SKIP_SCALADOC=1 SKIP_RDOC=1 SKIP_SQLDOC=1 jekyll serve --watch

PySpark uses Sphinx to generate its release PySpark documentation. Therefore, if you want to build only PySpark documentation alone, you can build under python/docs directory by:

make html

It generates the corresponding HTMLs under python/docs/build/html.

Lastly, please make sure that the new APIs are documented by manually adding methods and/or classes at the corresponding RST files under python/docs/source/reference. Otherwise, they would not be documented in PySpark documentation.

Preparing to Contribute Code Changes

Before starting to work on codes in PySpark, it is recommended to read the general guidelines. There are a couple of additional notes to keep in mind when contributing to codes in PySpark:

  • Be Pythonic.

  • APIs are matched with Scala and Java sides in general.

  • PySpark specific APIs can still be considered as long as they are Pythonic and do not conflict with other existent APIs, for example, decorator usage of UDFs.

  • If you extend or modify public API, please adjust corresponding type hints. See Contributing and Maintaining Type Hints for details.
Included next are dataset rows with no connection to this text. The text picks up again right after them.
==> src/hdl/dpvt_pkg.sv <==
// Shared constants, types and helpers of the damped position/velocity tracker.
package dpvt_pkg;

  localparam int FRAC_BITS        = 16;
  localparam int MAX_BLOCK_LENGTH = 4096;
  localparam int MIN_LEAD_SAMPLES = 96;
  localparam int MAX_LEAD_SAMPLES = 1440;

  localparam int POS_W    = 48;
  localparam int RATE_W   = 24;
  localparam int MAXR_W   = 23;
  localparam int GAIN_W   = 32;
  localparam int LEAD_W   = 12;
  localparam int BLEN_W   = 13;
  localparam int HOR_W    = 13;
  localparam int X_W      = 52;
  localparam int MUL_A_W  = 25;
  localparam int MUL_B_W  = 32;
  localparam int MUL_P_W  = MUL_A_W + MUL_B_W + 1;
  localparam int ACC_W    = 83;
  localparam int DIV_W    = 50;
  localparam int DEN_W    = 49;
  localparam int DCNT_W   = $clog2(DIV_W + 1);
  localparam int SPLIT    = 24;

  localparam int CFG_IDX_W   = 3;
  localparam int CFG_DATA_W  = 32;
  localparam int OP_W        = 2;
  localparam int IN_TDATA_W  = 104;
  localparam int OUT_TDATA_W = 72;

  localparam logic [CFG_IDX_W-1:0] REG_MAX_ABS_RATE = 3'd0;
  localparam logic [CFG_IDX_W-1:0] REG_POS_GAIN     = 3'd1;
  localparam logic [CFG_IDX_W-1:0] REG_VEL_GAIN     = 3'd2;
  localparam logic [CFG_IDX_W-1:0] REG_LOOP_ENABLE  = 3'd3;
  localparam logic [CFG_IDX_W-1:0] REG_LOOP_START   = 3'd4;
  localparam logic [CFG_IDX_W-1:0] REG_LOOP_END     = 3'd5;
  localparam logic [CFG_IDX_W-1:0] REG_TRACK_LENGTH = 3'd6;

  localparam logic [OP_W-1:0] OP_SEEK  = 2'd0;
  localparam logic [OP_W-1:0] OP_BLOCK = 2'd1;
  localparam logic [OP_W-1:0] OP_TICK  = 2'd2;

  localparam logic signed [X_W-1:0] POS_MAX_X = X_W'(48'sh7FFF_FFFF_FFFF);
  localparam logic signed [X_W-1:0] POS_MIN_X = -POS_MAX_X - X_W'(1);
  localparam logic signed [X_W-1:0] RUNAWAY_SLACK_X = X_W'(256) <<< FRAC_BITS;

  typedef enum logic [3:0] {
    S_IDLE, S_SEEK,
    S_B_M1, S_B_M2, S_B_H, S_B_DGO, S_B_DW, S_B_FIN,
    S_T_M1, S_T_M2, S_T_M3, S_T_RATE, S_T_DGO, S_T_DW, S_T_WRAP, S_T_GUARD
  } state_t;

  typedef enum logic [3:0] {
    CMD_NONE, CMD_LOAD, CMD_SEEK,
    CMD_B_M1, CMD_B_M2, CMD_B_H, CMD_B_FIN,
    CMD_T_M1, CMD_T_M2, CMD_T_M3, CMD_T_RATE, CMD_T_WRAP, CMD_T_GUARD
  } cmd_t;

  typedef struct packed {
    cmd_t cmd;
    logic div_start;
  } ctl_t;

  typedef struct packed {
    logic need_div;
    logic out_busy;
    logic div_done;
  } sts_t;

  function automatic logic signed [POS_W-1:0] sat_pos(input logic signed [X_W-1:0] v);
    logic signed [X_W-1:0] s;
    begin
      s = v;
      if (v > POS_MAX_X) s = POS_MAX_X;
      if (v < POS_MIN_X) s = POS_MIN_X;
      sat_pos = s[POS_W-1:0];
    end
  endfunction

endpackage

==> src/hdl/dpvt_ctrl.sv <==
// Sequencer for seek, block start and tick items.
module dpvt_ctrl (
  input  logic                       clk,
  input  logic                       rst_n,
  input  logic                       in_tvalid,
  input  logic [dpvt_pkg::OP_W-1:0]  in_op,
  input  dpvt_pkg::sts_t             sts,
  output logic                       in_tready,
  output dpvt_pkg::ctl_t             ctl
);

  dpvt_pkg::state_t state_r, state_nxt;

  always_ff @(posedge clk) begin
    if (!rst_n) state_r <= dpvt_pkg::S_IDLE;
    else        state_r <= state_nxt;
  end

  always_comb begin
    state_nxt = state_r;
    case (state_r)
      dpvt_pkg::S_IDLE: begin
        if (in_tvalid) begin
          if (in_op == dpvt_pkg::OP_SEEK)       state_nxt = dpvt_pkg::S_SEEK;
          else if (in_op == dpvt_pkg::OP_BLOCK) state_nxt = dpvt_pkg::S_B_M1;
          else if (in_op == dpvt_pkg::OP_TICK)  state_nxt = dpvt_pkg::S_T_M1;
        end
      end
      dpvt_pkg::S_SEEK:  state_nxt = dpvt_pkg::S_IDLE;
      dpvt_pkg::S_B_M1:  state_nxt = dpvt_pkg::S_B_M2;
      dpvt_pkg::S_B_M2:  state_nxt = dpvt_pkg::S_B_H;
      dpvt_pkg::S_B_H:   state_nxt = dpvt_pkg::S_B_DGO;
      dpvt_pkg::S_B_DGO: state_nxt = dpvt_pkg::S_B_DW;
      dpvt_pkg::S_B_DW:  if (sts.div_done) state_nxt = dpvt_pkg::S_B_FIN;
      dpvt_pkg::S_B_FIN: state_nxt = dpvt_pkg::S_IDLE;
      dpvt_pkg::S_T_M1:  state_nxt = dpvt_pkg::S_T_M2;
      dpvt_pkg::S_T_M2:  state_nxt = dpvt_pkg::S_T_M3;
      dpvt_pkg::S_T_M3:  state_nxt = dpvt_pkg::S_T_RATE;
      dpvt_pkg::S_T_RATE:
        state_nxt = sts.need_div ? dpvt_pkg::S_T_DGO : dpvt_pkg::S_T_WRAP;
      dpvt_pkg::S_T_DGO: state_nxt = dpvt_pkg::S_T_DW;
      dpvt_pkg::S_T_DW:  if (sts.div_done) state_nxt = dpvt_pkg::S_T_WRAP;
      dpvt_pkg::S_T_WRAP: state_nxt = dpvt_pkg::S_T_GUARD;
      dpvt_pkg::S_T_GUARD: if (!sts.out_busy) state_nxt = dpvt_pkg::S_IDLE;
      default: state_nxt = dpvt_pkg::S_IDLE;
    endcase
  end

  always_comb begin
    in_tready     = 1'b0;
    ctl.cmd       = dpvt_pkg::CMD_NONE;
    ctl.div_start = 1'b0;
    case (state_r)
      dpvt_pkg::S_IDLE: begin
        in_tready = 1'b1;
        ctl.cmd   = dpvt_pkg::CMD_LOAD;
      end
      dpvt_pkg::S_SEEK:   ctl.cmd = dpvt_pkg::CMD_SEEK;
      dpvt_pkg::S_B_M1:   ctl.cmd = dpvt_pkg::CMD_B_M1;
      dpvt_pkg::S_B_M2:   ctl.cmd = dpvt_pkg::CMD_B_M2;
      dpvt_pkg::S_B_H:    ctl.cmd = dpvt_pkg::CMD_B_H;
      dpvt_pkg::S_B_DGO:  ctl.div_start = 1'b1;
      dpvt_pkg::S_B_FIN:  ctl.cmd = dpvt_pkg::CMD_B_FIN;
      dpvt_pkg::S_T_M1:   ctl.cmd = dpvt_pkg::CMD_T_M1;
      dpvt_pkg::S_T_M2:   ctl.cmd = dpvt_pkg::CMD_T_M2;
      dpvt_pkg::S_T_M3:   ctl.cmd = dpvt_pkg::CMD_T_M3;
      dpvt_pkg::S_T_RATE: ctl.cmd = dpvt_pkg::CMD_T_RATE;
      dpvt_pkg::S_T_DGO:  ctl.div_start = 1'b1;
      dpvt_pkg::S_T_WRAP: ctl.cmd = dpvt_pkg::CMD_T_WRAP;
      dpvt_pkg::S_T_GUARD: if (!sts.out_busy) ctl.cmd = dpvt_pkg::CMD_T_GUARD;
      default: ctl.cmd = dpvt_pkg::CMD_NONE;
    endcase
  end

endmodule

==> config.mk <==
export PLATFORM = sky130hd
export DESIGN_NAME = dpvt_ctrl
export DESIGN_NICKNAME = d
export VERILOG_FILES = /design/src/hdl/dpvt_pkg.sv /design/src/hdl/dpvt_ctrl.sv
export SDC_FILE = /design/constraint.sdc
export NUM_CORES = 1
export LEC_CHECK = 0
export BUFFER_PORTS_ARGS = -buffer_cell sky130_fd_sc_hd__buf_2
export CORE_AREA = 2 2 39 41
export CTS_CLUSTER_DIAMETER = 200
export DETAILED_ROUTE_END_ITERATION = 8
export DIE_AREA = 0 0 41 43
export GPL_TIMING_DRIVEN = 0
export PLACE_DENSITY_LB_ADDON = 0.1
export SLEW_MARGIN = 30
export SYNTH_ARGS = -nofsm -noshare
export SYNTH_HDL_FRONTEND = slang
export SYNTH_SLANG_ARGS = --single-unit
==> constraint.sdc <==
create_clock -name clk -period 1.8 [get_ports clk]
set_input_delay 0.18 -clock clk [delete_from_list [all_inputs] [get_ports clk]]
set_output_delay 0.18 -clock clk [all_outputs]
set_load 0.01 [all_outputs]
==> results by group <==
Status
  – Status: completed

Finish
  – Synth-to-Final Area Change: 26.9%
  – Most flops, register: state_r
  – Max FFs per register: 4
  – Layout Nets: 83
  – Share of post-route cells with drive strength above 1: between 30% and 40%
  – Finished Layout Cells: between 80 and 90
  – Antenna diodes: 0
  – Largest registers: state_r: 4 flops

Logic synthesis
  – Register area share after synthesis: a little under a fifth
  – Post-synth EDFFs: 0
  – Syn Std Cell Area: 433 um^2
  – Flops & latches, synth: 4
  – Avg Cell Area, Syn: between 7 and 8 um^2
  – Top-count cell post-synth: a21oi_1
  – Async SR Flop Fraction: 0%
  – Synth warn: 0
  – Post-synth top flop: dfxtp_1
  – Commonest cells in the netlist: a21oi_1 (6), nand2_1 (5), dfxtp_1 (4), nor3_1 (4)
  – Largest area contributor in the netlist: dfxtp_1
  – Yosys cell types: 31
  – Largest cells by area after synthesis: dfxtp_1 (18%), a21oi_1 (6.9%), buf_6 (5.2%)
  – Yosys top cell area share: between 10% and 20%
  – Mapped Nets: 66
  – Gate Count Post-Synth: just under 60

Power and ir drop
  – Static leakage: about 0.00022 uW
  – Maximum vdd drop: around 430 uV
  – Power Dens Cells: about 1300 nW/um^2
  – Final Power: 728 uW

GRT
  – Grt total ovfl: 0
  – Vias in the first global route: about 380
  – Antenna violations before repair: 0
  – GR Util met1: 18.6%
  – Gr usage total: between 10 and 15%
  – Routing usage on met3: under 10%
  – Largest net degree at the start of global routing: 20
  – M2 GR Usage: roughly a fifth
  – First-pass GRT wire length: approximately 1700 um
  – Busiest grt layer: met2

Critical path
  – Worst path buffer plus inverter count: 3
  – Worst Setup End Kind: output port
  – Critical Path, Cell by Cell: buf_6 > buf_2 > xor2_2 > xnor2_1 > o21ai_0 > buf_2
  – Worst reg2reg path depth: 5
  – Highest-delay cell along the critical path: dfxtp_1
  – Startpoint Class: flop
  – CP required: around 1600 ps
  – CP most frequent cell: buf_2
  – R2r startpoint: state_r[0]
  – Setup CP Type: flop to output port
  – CP top delay family: buffers and inverters
  – Crit path DAT: ~1500 ps
  – Worst-path maximum fanout: 10
  – R2R setup slack: about 320 ps
  – Slowest stage delay, CP: about 310 ps
  – RR Endpoint: state_r[1]

Clock network
  – Root Buffer: clkbuf_4
  – Worst-path clk slew: 40 ps
  – TritonCTS Buffers: 3
  – CTS max path bufs: 2
  – Postcts setup bufs: 0
  – Clk_lat worst skew: roughly 230 ps
  – H-tree levels: 1
  – CTS tree: built
  – Clock sink count: 4

Timing
  – RSZ-0062 raised after global routing: false
  – Final hold vios: 0
  – Final Setup Violations: 0
  – Final Slew Violations: 0
  – Min Tclk post-route: around 1600 ps
  – Slew Limit Headroom: 72.0%
  – Final period util: ~92%
  – Clock skew: ~1.7 ps
  – Worst-margin pin slew: roughly 420 ps
  – Setup TNS: 0 ps
  – Max Clk Rate: between 0.6 and 0.7 GHz

Routing
  – Via density: slightly above 5
  – # DRC: 0
  – DRT Wirelength: about 1000 um
  – Detailed Routing Iterations Pass 1: 2
  – Vias: about 460
  – DRT iter0 DRCs: 2
  – Routed WL per cell: 11.6 um
  – ANT nets after route: 0

Floorplanning
  – Starting Density: approximately 31%
  – Placement row count: 14
  – Ports: 14
  – Die width: ~41 um
  – Die Span Y: around 43 um
  – DIE AREA: 1760 um^2
  – Area of the core: between 1000 and 1500 um^2

Run
  – Max Cap Viol: 0

Placement
  – # port buffers: 13
  – Cells after DPL: 87
  – Placer Congestion: a little under 0.7
  – Dpl hpwl: between 700 and 800 um

Min path
  – Hold path depth: 3
  – Hold Path End: state_r[0]
  – Hold path start: rst_n
  – Min-delay worst type: input port to flop
## area by class of cell
type	instances	area, um^2
Buffer	5	38.8
Tap cell	16	20.0
Sequential cell	4	81.3
Fill cell	158	835
Timing Repair Buffer	13	65.1
Clock buffer	3	22.5
Multi-Input combinational cell	45	310
Inverter	3	11.3
## cell families (layout without fill, tap and decap cells)
logic type             after synthesis  after routing  share of synthesized area, %
AND/OR/NAND/NOR                     23             23                          33.2
AO/OA/AOI/OAI                       18             18                          28.3
buffers and inverters                9             24                          11.6
flip-flops                           4              4                          18.5
XOR/XNOR                             3              3                          6.07
multiplexers                         1              1                          2.31
## layer usage
metal	part of all wire [%]	routed length [um]
met4	0	0
met3	4.8	49
met1	52	532
met2	44	449
met5	0	0
## metrics by stage
stage	hold slack [ps]	setup slack (ps)	area (um^2)	utilization, %
finish	240	152	549	39.7
global route	260	38.1	549	39.7
CTS	237	25.4	538	38.9
detailed placement	484	107	518	37.4
global placement	486	149	518	37.4
floorplan	351	359	433	-
## repair_timing
| action | 4_1_cts | 5_1_grt |
|---|---|---|
| hold buffers | 0 | 0 |
| setup endpoints to repair | 1 | 3 |
| pin swaps | 0 | 0 |
| resized for setup | 1 | 4 |
## layout by cell type, fill, tap and decap left out, drive strengths merged, types with 3 or more instances in the layout
cell type | synthesis | final
nor3 | 4 | 4
o21ai | 3 | 3
buf | 3 | 16
nor2 | 3 | 3
a211oi | 3 | 3
clkbuf | 3 | 5
a21oi | 6 | 6
nand2 | 5 | 5
inv | 3 | 3
dfxtp | 4 | 4
## where the power goes
part | internal [uW] | switching [uW]
combinational | 218 | 254
clock | 74.4 | 34.3
sequential | 117 | 29.7
## worst reg2reg max path: stages, from the launching register on
cell       delay, ps
dfxtp_1          300
buf_6            150
or4b_1           500
a21oi_1          150
a2111oi_1         80
a211oi_2         220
Contributing and Maintaining Type Hints

PySpark type hints are provided using stub files, placed in the same directory as the annotated module, with exception to # type: ignore in modules which don’t have their own stubs (tests, examples and non-public API). As a rule of thumb, only public API is annotated.

Annotations should, when possible:

  • Reflect expectations of the underlying JVM API, to help avoid type related failures outside Python interpreter.
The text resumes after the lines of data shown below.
## src/som_1d_train_step_top_assert.svh

```systemverilog
// Assertion macros for the SOM training block.
`ifndef SOM_1D_TRAIN_STEP_TOP_ASSERT_SVH
`define SOM_1D_TRAIN_STEP_TOP_ASSERT_SVH
`define SOM_ASSERT_IMPL(label, clk, rst, ante, cons, msg) \
  label: assert property (@(posedge clk) disable iff (rst) (ante) |-> (cons)) else $error(msg);
`define SOM_ASSERT_NEXT(label, clk, rst, ante, cons, msg) \
  label: assert property (@(posedge clk) disable iff (rst) (ante) |=> (cons)) else $error(msg);
`endif

```

## src/som_pkg.sv

```systemverilog
// Shared constants for the SOM training block.
package som_pkg;
  localparam int WW = 16;
  localparam int DW = 34;
  localparam logic [1:0] OP_TRAIN = 2'd0;
  localparam logic [1:0] OP_WRITE = 2'd1;
  localparam logic [1:0] OP_READ  = 2'd2;
  localparam logic [15:0] RATE_RESET = 16'd6554;
endpackage

```

## src/som_argmin.sv

```systemverilog
// Merge stage: lowest-index minimum over all lane distances.
module som_argmin import som_pkg::*; #(
  parameter int NEURONS = 16
) (
  input  logic                       clk,
  input  logic [NEURONS*DW-1:0]      lane_d,
  output logic [$clog2(NEURONS)-1:0] best,
  output logic [DW-1:0]              best_d
);
  localparam int IW = $clog2(NEURONS);
  localparam int P  = 1 << IW;
  logic [P*DW-1:0] pad_d;
  logic [DW-1:0] td [2*P-1];
  logic [IW-1:0] ti [2*P-1];

  // Compare tree; unused leaves hold all ones and never win.
  always_comb begin
    pad_d = '1;
    pad_d[NEURONS*DW-1:0] = lane_d;
    for (int i = 0; i < P; i++) begin
      td[P-1+i] = pad_d[i*DW +: DW];
      ti[P-1+i] = IW'(i);
    end
    // Left child covers lower indexes, so it keeps ties.
    for (int n = P-2; n >= 0; n--) begin
      if (td[2*n+2] < td[2*n+1]) begin
        td[n] = td[2*n+2];
        ti[n] = ti[2*n+2];
      end else begin
        td[n] = td[2*n+1];
        ti[n] = ti[2*n+1];
      end
    end
  end

  always_ff @(posedge clk) begin
    best   <= ti[0];
    best_d <= td[0];
  end
endmodule
```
  • In case of conflict between too broad (Any) and too narrow argument annotations, prefer the latter as one, as long as it is covering most of the typical use cases.

  • Indicate nonsensical combinations of arguments using @overload annotations. For example, to indicate that *Col and *Cols arguments are mutually exclusive:

    @overload
    def __init__(
        self,
        *,
        threshold: float = ...,
        inputCol: Optional[str] = ...,
        outputCol: Optional[str] = ...
    ) -> None: ...
    @overload
    def __init__(
        self,
        *,
        thresholds: Optional[List[float]] = ...,
        inputCols: Optional[List[str]] = ...,
        outputCols: Optional[List[str]] = ...
    ) -> None: ...
    
  • Be compatible with the current stable MyPy release.

Complex supporting type definitions, should be placed in dedicated _typing.pyi stubs. See for example pyspark.sql._typing.pyi.

Annotations can be validated using dev/lint-python script or by invoking mypy directly:

mypy --config python/mypy.ini python/pyspark

Code and Docstring Guide

Please follow the style of the existing codebase as is, which is virtually PEP 8 with one exception: lines can be up to 100 characters in length, not 79. For the docstring style, PySpark follows NumPy documentation style.

Note that the method and variable names in PySpark are the similar case is threading library in Python itself where the APIs were inspired by Java. PySpark also follows camelCase for exposed APIs that match with Scala and Java. There is an exception functions.py that uses snake_case. It was in order to make APIs SQL (and Python) friendly.

PySpark leverages linters such as pycodestyle and flake8, which dev/lint-python runs. Therefore, make sure to run that script to double check.